<file path="config.mk">
export PLATFORM = sky130hd
export DESIGN_NAME = pia_top
export DESIGN_NICKNAME = d
export VERILOG_FILES = /design/src/pkg/pia_pkg.sv /design/src/rtl/pia_ppi_map.sv /design/src/rtl/pia_bus_guard.sv /design/src/rtl/pia_top.sv
export SDC_FILE = /design/constraint.sdc
export NUM_CORES = 1
export LEC_CHECK = 0
export ABC_CLOCK_PERIOD_IN_PS = 3700
export BUFFER_PORTS_ARGS = -buffer_cell sky130_fd_sc_hd__buf_2
export CAP_MARGIN = 10
export CORE_AREA = 2 2 222 224
export DETAILED_ROUTE_END_ITERATION = 8
export DIE_AREA = 0 0 224 226
export PLACE_DENSITY = 0.7
export SYNTH_ARGS = -nofsm -noshare
export SYNTH_HDL_FRONTEND = slang
export SYNTH_SLANG_ARGS = --single-unit
</file>
<file path="constraint.sdc">
create_clock -name clk -period 3.7 [get_ports clk]
set_input_delay 0.74 -clock clk [delete_from_list [all_inputs] [get_ports clk]]
set_output_delay 0.74 -clock clk [all_outputs]
set_load 0.03 [all_outputs]
</file>
<file path="src/pkg/pia_pkg.sv">
/*
 pia_pkg: constants, enumerations and carriers of the private interrupt assignment block.
 assumes one 20 MHz system clock and a fixed population of processing elements.
*/
package pia_pkg;
	// ----------------------------------------------------------------
	// sizing and feature switches
	// ----------------------------------------------------------------
	localparam int unsigned NUM_PE       = 4;
	localparam int unsigned PE_W         = 2;
	localparam int unsigned PPI_LINES    = 32;
	localparam int unsigned SGI_NUM      = 8;
	localparam int unsigned MSI_DEVS     = 8;
	localparam int unsigned INTX_N       = 4;
	localparam int unsigned WIRED_N      = 5;
	localparam int unsigned LPI_W        = 16;
	localparam int unsigned ADDR_W       = 32;
	localparam bit          HAS_PCIE     = 1'b1;
	localparam bit          HAS_PROFILE  = 1'b1;
	localparam bit          HAS_HYP_VIRT = 1'b1;
	localparam bit          HAS_SEC_HYP  = 1'b1;
	// ----------------------------------------------------------------
	// interrupt ids, security reset value, message ids
	// ----------------------------------------------------------------
	localparam logic [4:0]  ID_SEC_HYP_VIRT = 5'h13;
	localparam logic [4:0]  ID_SEC_HYP_PHYS = 5'h14;
	localparam logic [4:0]  ID_PROF         = 5'h15;
	localparam logic [4:0]  ID_DBG_COMM     = 5'h16;
	localparam logic [4:0]  ID_PMU          = 5'h17;
	localparam logic [4:0]  ID_CROSS_TRIG   = 5'h18;
	localparam logic [4:0]  ID_MAINT        = 5'h19;
	localparam logic [4:0]  ID_HYP_PHYS     = 5'h1A;
	localparam logic [4:0]  ID_VIRT         = 5'h1B;
	localparam logic [4:0]  ID_HYP_VIRT     = 5'h1C;
	localparam logic [4:0]  ID_SEC_PHYS     = 5'h1D;
	localparam logic [4:0]  ID_NS_PHYS      = 5'h1E;
	localparam logic [31:0] SGI_NS_MASK     = 32'h0000_00FF;
	localparam logic [31:0] GRP_SEC_RESET   = 32'h2018_0000;
	localparam logic [15:0] ERR_LPI_ID      = 16'h2000;
	// ----------------------------------------------------------------
	// populated address map and response bound
	// ----------------------------------------------------------------
	localparam logic [31:0] MEM_BASE        = 32'h8000_0000;
	localparam logic [31:0] MEM_SIZE        = 32'h4000_0000;
	localparam logic [31:0] DEV_BASE        = 32'h1000_0000;
	localparam logic [31:0] DEV_SIZE        = 32'h0100_0000;
	localparam int unsigned CLK_NS          = 50;
	localparam int unsigned RSP_LIMIT_NS    = 1000;
	localparam int unsigned RSP_LIMIT_CYC   = (RSP_LIMIT_NS / CLK_NS) < 1 ? 1 : (RSP_LIMIT_NS / CLK_NS);
	// ----------------------------------------------------------------
	// enumerations and carriers
	// ----------------------------------------------------------------
	typedef enum logic [1:0] {RPT_ABORT = 2'h0, RPT_SERR = 2'h1, RPT_WIRED = 2'h2, RPT_MSG = 2'h3} pia_rpt_t;
	typedef enum logic [1:0] {XS_IDLE = 2'b00, XS_LOOK = 2'b01, XS_ISSUE = 2'b11} pia_xst_t;
	typedef struct packed {
		logic ns_phys_tmr; logic virt_tmr; logic cross_trig; logic pmu_ovf;
		logic dbg_comm; logic prof_buf; logic hyp_virt_tmr; logic hyp_phys_tmr;
		logic maint; logic sec_phys_tmr; logic sec_hyp_phys_tmr; logic sec_hyp_virt_tmr;
	} pia_src_t;
	typedef struct packed {logic [2:0] id; logic [NUM_PE-1:0] targets;} pia_sgi_t;
	typedef struct packed {logic [2:0] dev; logic [LPI_W-1:0] evt;} pia_msi_t;
	typedef struct packed {logic valid; logic [PE_W-1:0] pe; logic [LPI_W-1:0] base;} pia_xent_t;
	typedef struct packed {logic [PE_W-1:0] pe; logic [LPI_W-1:0] id;} pia_lpi_t;
	typedef struct packed {logic [ADDR_W-1:0] addr; logic wr; logic [31:0] wdata;} pia_acc_t;
	typedef struct packed {logic err; logic [31:0] rdata;} pia_rsp_t;
endpackage

</file>
<file path="src/rtl/pia_ppi_map.sv">
/*
 pia_ppi_map: places one processing element's private sources on their fixed ids.
 assumes sources are levels synchronous to clk; one instance per processing element.
*/
`timescale 1ns/1ps
module pia_ppi_map (
	input  wire logic                            clk,
	input  wire logic                            rst_b,
	input  pia_pkg::pia_src_t                    src,
	output logic [pia_pkg::PPI_LINES-1:0]        ppi_q
);
	import pia_pkg::*;

	// ----------------------------------------------------------------
	// id placement, identical for every element
	// ----------------------------------------------------------------
	// unused ids read low; optional sources are held low when absent
	always_ff @(posedge clk) begin
		if (!rst_b) begin
			ppi_q <= '0;
		end else begin
			ppi_q                  <= '0;
			ppi_q[ID_NS_PHYS]      <= src.ns_phys_tmr;
			ppi_q[ID_VIRT]         <= src.virt_tmr;
			ppi_q[ID_CROSS_TRIG]   <= src.cross_trig;
			ppi_q[ID_PMU]          <= src.pmu_ovf;
			ppi_q[ID_DBG_COMM]     <= src.dbg_comm;
			ppi_q[ID_PROF]         <= HAS_PROFILE & src.prof_buf;
			ppi_q[ID_HYP_VIRT]     <= HAS_HYP_VIRT & src.hyp_virt_tmr;
			ppi_q[ID_HYP_PHYS]     <= src.hyp_phys_tmr;
			ppi_q[ID_MAINT]        <= src.maint;
			ppi_q[ID_SEC_PHYS]     <= src.sec_phys_tmr;
			ppi_q[ID_SEC_HYP_PHYS] <= HAS_SEC_HYP & src.sec_hyp_phys_tmr;
			ppi_q[ID_SEC_HYP_VIRT] <= HAS_SEC_HYP & src.sec_hyp_virt_tmr;
		end
	end
endmodule

</file>
<file path="src/rtl/pia_bus_guard.sv">
/*
 pia_bus_guard: terminates accesses to unpopulated space and bounds every response.
 assumes one outstanding access; downstream answers with a one-cycle valid.
*/
`timescale 1ns/1ps
module pia_bus_guard (
	input  wire logic                 clk,
	input  wire logic                 rst_b,
	input  wire logic                 req_valid,
	output logic                      req_ready,
	input  pia_pkg::pia_acc_t         req,
	output logic                      rsp_valid_q,
	output pia_pkg::pia_rsp_t         rsp_q,
	output logic                      dn_valid_q,
	input  wire logic                 dn_ready,
	output pia_pkg::pia_acc_t         dn_req_q,
	input  wire logic                 dn_rsp_valid,
	input  pia_pkg::pia_rsp_t         dn_rsp,
	output logic                      err_evt_q
);
	import pia_pkg::*;

	logic       busy_q;
	logic [4:0] cnt_q;

	// address decode against the populated regions
	function automatic logic in_map(input logic [ADDR_W-1:0] a);
		in_map = ((a - MEM_BASE) < MEM_SIZE) || ((a - DEV_BASE) < DEV_SIZE);
	endfunction

	assign req_ready = !busy_q;

	// ----------------------------------------------------------------
	// termination: unmapped at once, mapped within the bound
	// ----------------------------------------------------------------
	// a late downstream answer after the bound is dropped while idle, but forwarded if a new access is then in flight
	always_ff @(posedge clk) begin
		if (!rst_b) begin
			busy_q      <= 1'b0;
			cnt_q       <= '0;
			rsp_valid_q <= 1'b0;
			rsp_q       <= '0;
			dn_valid_q  <= 1'b0;
			dn_req_q    <= '0;
			err_evt_q   <= 1'b0;
		end else begin
			rsp_valid_q <= 1'b0;
			err_evt_q   <= 1'b0;
			if (!busy_q && req_valid) begin
				if (in_map(req.addr)) begin
					busy_q     <= 1'b1;
					cnt_q      <= '0;
					dn_valid_q <= 1'b1;
					dn_req_q   <= req;
				end else begin
					rsp_valid_q <= 1'b1;
					rsp_q       <= '{err: 1'b1, rdata: '0};
					err_evt_q   <= 1'b1;
				end
			end else if (busy_q) begin
				if (dn_valid_q && dn_ready) begin
					dn_valid_q <= 1'b0;
				end
				cnt_q <= cnt_q + 5'h01;
				if (dn_rsp_valid) begin
					busy_q      <= 1'b0;
					rsp_valid_q <= 1'b1;
					rsp_q       <= dn_rsp;
				end else if (cnt_q == 5'(RSP_LIMIT_CYC - 1)) begin
					busy_q      <= 1'b0;
					dn_valid_q  <= 1'b0;
					rsp_valid_q <= 1'b1;
					rsp_q       <= '{err: 1'b1, rdata: '0};
					err_evt_q   <= 1'b1;
				end
			end
		end
	end
endmodule

</file>
<file path="src/rtl/pia_top.sv">
/*
 pia_top: private interrupt assignment, message translation, legacy wired path and
 termination of accesses to unpopulated address space.
 assumes all inputs synchronous to clk; the interrupt controller consumes the id-indexed
 lines per element, the message output and the wired levels.
*/
`timescale 1ns/1ps
module pia_top (
	input  wire logic                                          clk,
	input  wire logic                                          rst_b,
	// private sources, one group per element
	input  pia_pkg::pia_src_t [pia_pkg::NUM_PE-1:0]            pe_src,
	// software generated requests and their acknowledges
	input  wire logic                                          sgi_valid,
	input  pia_pkg::pia_sgi_t                                  sgi_req,
	input  wire logic [pia_pkg::NUM_PE-1:0][pia_pkg::SGI_NUM-1:0] sgi_ack,
	// id-indexed lines per element and security group per id
	output logic [pia_pkg::NUM_PE-1:0][pia_pkg::PPI_LINES-1:0] pe_irq,
	output logic [pia_pkg::PPI_LINES-1:0]                      id_secure,
	input  wire logic                                          grp_we,
	input  wire logic                                          grp_nonsecure,
	input  wire logic [pia_pkg::PPI_LINES-1:0]                 grp_val,
	// translation table load
	input  wire logic                                          xlt_we,
	input  wire logic [2:0]                                    xlt_idx,
	input  pia_pkg::pia_xent_t                                 xlt_ent,
	// msi writes in, message interrupts out
	input  wire logic                                          msi_valid,
	output logic                                               msi_ready,
	input  pia_pkg::pia_msi_t                                  msi,
	output logic                                               lpi_valid,
	input  wire logic                                          lpi_ready,
	output pia_pkg::pia_lpi_t                                  message_based_interrupt,
	output logic                                               xlt_miss,
	// legacy levels and shared wired outputs
	input  wire logic [pia_pkg::INTX_N-1:0]                    intx_lvl,
	output logic [pia_pkg::WIRED_N-1:0]                        wired_irq,
	// requester side of the memory path
	input  wire logic                                          acc_valid,
	output logic                                               acc_ready,
	input  pia_pkg::pia_acc_t                                  acc,
	output logic                                               rsp_valid,
	output pia_pkg::pia_rsp_t                                  rsp,
	// populated target side of the memory path
	output logic                                               dn_valid,
	input  wire logic                                          dn_ready,
	output pia_pkg::pia_acc_t                                  dn_req,
	input  wire logic                                          dn_rsp_valid,
	input  pia_pkg::pia_rsp_t                                  dn_rsp,
	// error reporting choice and clear
	input  pia_pkg::pia_rpt_t                                  rpt_mode,
	output logic                                               serr_irq,
	input  wire logic                                          err_clr
);
	import pia_pkg::*;

	// ----------------------------------------------------------------
	// declarations
	// ----------------------------------------------------------------
	logic [NUM_PE-1:0][PPI_LINES-1:0] ppi_w;
	logic [NUM_PE-1:0][SGI_NUM-1:0]   sgi_pend_q;
	logic [PPI_LINES-1:0]             grp_sec_q;
	pia_xent_t                        xlt_tab_q [MSI_DEVS];
	pia_xst_t                         xst_q;
	pia_msi_t                         msi_q;
	pia_lpi_t                         lpi_q;
	logic                             xlt_miss_q;
	logic                             err_msg_q;
	logic                             serr_q;
	logic                             err_wired_q;
	logic [INTX_N-1:0]                intx_q;
	logic                             g_rsp_valid;
	pia_rsp_t                         g_rsp;
	logic                             g_err;
	pia_rpt_t                         rpt_q;
	logic                             rsp_valid_q;
	pia_rsp_t                         rsp_q;

	// ----------------------------------------------------------------
	// private source placement
	// ----------------------------------------------------------------
	// one mapper per element keeps each element's sources on its own lines
	for (genvar p = 0; p < NUM_PE; p++) begin : g_pe
		pia_ppi_map u_map (
			.clk   (clk),
			.rst_b (rst_b),
			.src   (pe_src[p]),
			.ppi_q (ppi_w[p])
		);
	end

	// ----------------------------------------------------------------
	// software generated ids
	// ----------------------------------------------------------------
	// sticky pending per element and id; a new request beats a same-cycle ack
	always_ff @(posedge clk) begin
		if (!rst_b) begin
			sgi_pend_q <= '0;
		end else begin
			for (int p = 0; p < NUM_PE; p++) begin
				for (int k = 0; k < SGI_NUM; k++) begin
					if (sgi_valid && sgi_req.targets[p] && (sgi_req.id == 3'(k))) begin
						sgi_pend_q[p][k] <= 1'b1;
					end else if (sgi_ack[p][k]) begin
						sgi_pend_q[p][k] <= 1'b0;
					end
				end
			end
		end
	end

	// ids 0..7 software, 8..15 unused, 16..31 private sources
	always_comb begin
		for (int p = 0; p < NUM_PE; p++) begin
			pe_irq[p]                  = ppi_w[p] & ~32'h0000_FFFF;
			pe_irq[p][SGI_NUM-1:0]     = sgi_pend_q[p];
		end
	end

	// ----------------------------------------------------------------
	// security group per id
	// ----------------------------------------------------------------
	// only a secure write may regroup; software ids stay non-secure always
	always_ff @(posedge clk) begin
		if (!rst_b) begin
			grp_sec_q <= GRP_SEC_RESET;
		end else if (grp_we && !grp_nonsecure) begin
			grp_sec_q <= grp_val & ~SGI_NS_MASK;
		end
	end

	assign id_secure = grp_sec_q;

	// ----------------------------------------------------------------
	// translation table
	// ----------------------------------------------------------------
	// small table, one entry per requesting device, loaded by firmware
	always_ff @(posedge clk) begin
		if (!rst_b) begin
			for (int i = 0; i < MSI_DEVS; i++) begin
				xlt_tab_q[i] <= '0;
			end
		end else if (xlt_we) begin
			xlt_tab_q[xlt_idx] <= xlt_ent;
		end
	end

	// ----------------------------------------------------------------
	// message translation state machine
	// ----------------------------------------------------------------
	// a pending error message goes first so it cannot starve behind msi traffic
	assign msi_ready = (xst_q == XS_IDLE) && !err_msg_q && HAS_PCIE;
	assign lpi_valid = (xst_q == XS_ISSUE);
	assign message_based_interrupt       = lpi_q;
	assign xlt_miss  = xlt_miss_q;

	always_ff @(posedge clk) begin
		if (!rst_b) begin
			xst_q      <= XS_IDLE;
			msi_q      <= '0;
			lpi_q      <= '0;
			xlt_miss_q <= 1'b0;
		end else begin
			xlt_miss_q <= 1'b0;
			unique case (xst_q)
				XS_IDLE: begin
					if (err_msg_q) begin
						lpi_q <= '{pe: '0, id: ERR_LPI_ID};
						xst_q <= XS_ISSUE;
					end else if (msi_valid && msi_ready) begin
						msi_q <= msi;
						xst_q <= XS_LOOK;
					end
				end
				XS_LOOK: begin
					if (xlt_tab_q[msi_q.dev].valid) begin
						lpi_q.pe <= xlt_tab_q[msi_q.dev].pe;
						lpi_q.id <= LPI_W'(xlt_tab_q[msi_q.dev].base + msi_q.evt);
						xst_q    <= XS_ISSUE;
					end else begin
						xlt_miss_q <= 1'b1;                                // unmapped device, dropped
						xst_q      <= XS_IDLE;
					end
				end
				XS_ISSUE: begin
					if (lpi_ready) begin
						xst_q <= XS_IDLE;
					end
				end
				default: begin
					xst_q <= XS_IDLE;
				end
			endcase
		end
	end

	// ----------------------------------------------------------------
	// legacy wired path
	// ----------------------------------------------------------------
	// levels pass through one flop, never turned into edges
	always_ff @(posedge clk) begin
		if (!rst_b) begin
			intx_q <= '0;
		end else begin
			intx_q <= intx_lvl;
		end
	end

	assign wired_irq = {err_wired_q, intx_q};
	assign serr_irq  = serr_q;

	// ----------------------------------------------------------------
	// access termination and bounded response
	// ----------------------------------------------------------------
	pia_bus_guard u_guard (
		.clk          (clk),
		.rst_b        (rst_b),
		.req_valid    (acc_valid),
		.req_ready    (acc_ready),
		.req          (acc),
		.rsp_valid_q  (g_rsp_valid),
		.rsp_q        (g_rsp),
		.dn_valid_q   (dn_valid),
		.dn_ready     (dn_ready),
		.dn_req_q     (dn_req),
		.dn_rsp_valid (dn_rsp_valid),
		.dn_rsp       (dn_rsp),
		.err_evt_q    (g_err)
	);

	// report mode is sampled with the access so a mid-flight change cannot split it
	always_ff @(posedge clk) begin
		if (!rst_b) begin
			rpt_q <= RPT_ABORT;
		end else if (acc_valid && acc_ready) begin
			rpt_q <= rpt_mode;
		end
	end

	// error flag reaches the requester only as a precise abort
	always_ff @(posedge clk) begin
		if (!rst_b) begin
			rsp_valid_q <= 1'b0;
			rsp_q       <= '0;
		end else begin
			rsp_valid_q <= g_rsp_valid;
			rsp_q.rdata <= g_rsp.rdata;
			rsp_q.err   <= g_rsp.err & (rpt_q == RPT_ABORT);
		end
	end

	assign rsp_valid = rsp_valid_q;
	assign rsp       = rsp_q;

	// sticky reporting flags; a fresh error beats a same-cycle clear
	always_ff @(posedge clk) begin
		if (!rst_b) begin
			serr_q      <= 1'b0;
			err_wired_q <= 1'b0;
			err_msg_q   <= 1'b0;
		end else begin
			if (g_err && (rpt_q == RPT_SERR)) begin
				serr_q <= 1'b1;
			end else if (err_clr) begin
				serr_q <= 1'b0;
			end
			if (g_err && (rpt_q == RPT_WIRED)) begin
				err_wired_q <= 1'b1;
			end else if (err_clr) begin
				err_wired_q <= 1'b0;
			end
			if (g_err && (rpt_q == RPT_MSG)) begin
				err_msg_q <= 1'b1;
			end else if ((xst_q == XS_IDLE) && err_msg_q) begin
				err_msg_q <= 1'b0;
			end
		end
	end
endmodule

</file>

Problem to solve: If a line in the material above contains the word "cycle", copy it.

Result below:
 assumes one outstanding access; downstream answers with a one-cycle valid.
	// sticky pending per element and id; a new request beats a same-cycle ack
	// sticky reporting flags; a fresh error beats a same-cycle clear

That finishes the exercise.